The ease with which Bushmaster style guns are bought, exchanged and modded, like toys or computers is one example of the modularity of networked violence. Gun tragedies are also mediated by a climate of dread, awe and nihilistic indifference which also characterizes social media. This is true of remote violence in all its forms. To what extent is a drone really a representative of US State Department policy when no one can be really sure who or what is controlling it? Who actually controls all the drones that are flying at any given time? It’s a chilling thought. This ironic conflation of real and unreal, dynamic and static is at the epicenter of our current kind of modernity. Pinball machines are flat surfaces on which balls move that the player keeps in motion by way of flippers. The playfield is the area that pinball machine designers call that flat surface. Most videogames have the equivalent of this playfield. Urban design has long since taken its best ideas from the controlling impulse behind theme parks, with their dominant points of attraction (usually tall dominant structures distributed around the park), paths to channel people to and from these nodal points.

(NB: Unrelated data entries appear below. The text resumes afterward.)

This design comes from an exercise in tuning for small area and a short achievable clock period on the open sky130 flow, not from production work. Only simulation tests tie the RTL to the original design; equivalence was not proved.

==> flow/design.v, too long to show whole: its modules and the start of the top module <==
// module fpfma: 3109 lines
module fpfma (
    input  wire        clk,
    input  wire [2:0]  op,
    input  wire [31:0] a,
    input  wire [31:0] b,
    input  wire [31:0] c,
    output reg  [31:0] result,
    output reg  [4:0]  flags
);
  // ...
==> flow/flow/run.sh <==
#!/bin/bash
# The standard layout (the standard.sh: its synthesis, floorplan, power
# grid and constraints unchanged) with two changes to how it optimises:
#  - repair_timing is asked to keep a larger setup margin, so that it sizes
#    up the datapath beyond what the 26 ns clock asks for;
#  - every input and output port still gets its own buffer, but a buf_4
#    instead of the delay buffer buffer_ports picks by default.
# The whole make output goes to standard_flow.log.
set -o pipefail
bash standard.sh "BUFFER_PORTS_ARGS=-buffer_cell sky130_fd_sc_hd__buf_4" SETUP_SLACK_MARGIN=9 finish > standard_flow.log 2>&1
==> flow/standard.sh <==
#!/bin/bash
# synth_recipe.tcl (not shown) runs the flow's synth.tcl, then flattens the netlist and writes it again
# the make line also repeats each setting of config.mk as NAME=value (left out here)
make -C /OpenROAD-flow-scripts/flow DESIGN_CONFIG=/design/flow/config.mk WORK_HOME=/design/flow/orfs CLKGATE_MAP_FILE= SYNTH_SCRIPT=/design/flow/synth_recipe.tcl "${@:-finish}"
==> flow/config.mk <==
export PLATFORM = sky130hd
export DESIGN_NAME = fpfma
export DESIGN_NICKNAME = fpfma
export VERILOG_FILES = /design/flow/design.v
export SDC_FILE = /design/flow/constraint.sdc
export NUM_CORES = 4
export LEC_CHECK = 0
export ABC_AREA = 1
export CAP_MARGIN = 20
export CORE_MARGIN = 2
export CORE_UTILIZATION = 60
export SLEW_MARGIN = 20
==> flow/constraint.sdc <==
create_clock -name core_clock -period 26.0 [get_ports {clk}]
set_input_delay 5.2000 -clock core_clock [delete_from_list [all_inputs] [get_ports {clk}]]
set_output_delay 5.2000 -clock core_clock [all_outputs]
set_load 0.01 [all_outputs]
==> out/qor.yml, run 1 <==
clocking:
  post_cts_buffers: 30
  tritoncts: "built"
  cts-root-buf: "clkbuf_16"
worst_setup_path:
  path_delay_family: "adder cells"
  crit_cells: 61
  crit_buf_inv: 12
  cp_max_fo: 33
job:
  maxCapViolCount: 0
final_layout:
  final_util_pct: 67.7
  top_regs: "result (32), flags (4)"
  seq_cells: 36
  final-clk-cell-share_pct: 0.425
synth:
  synth_top_family_by_area: "simple AND/OR/NAND/NOR gates"
  synthesis.area_sq_um: 30300
  synth-compound-area-share_pct: 14.5
  seq_area_frac_synth_pct: 2.38
  synthFlopType: "dfxtp_1"
  yosys.area_share.adder_pct: 29.7
outcome:
  outcome: "finished clean"
detailed_routing:
  detail-route-antenna-nets: 0
  drtIter0Drc: 5521
place:
  dp_slack_ps: 5120
  dpl.hpwl_microns: 95000
global_route:
  grt_pass1_vias: 32200
sta:
  tightest_slew_ps: 1240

The management of time and space reaches no better apotheosis than at the Disney parks, where the science of extracting time and attention from people has reached a fine art. Gamifying the playfield of life is a neat extension of the theme park pinball approach to city planning and urban development. Everywhere we go in contemporary cities involves passing through a nodal point of some kind where data is transferred. The entire world it seems is like a pinball machine, and we are as pinballs, buffeted from one area to the other.

The key is in finding some kind of joy in the motion.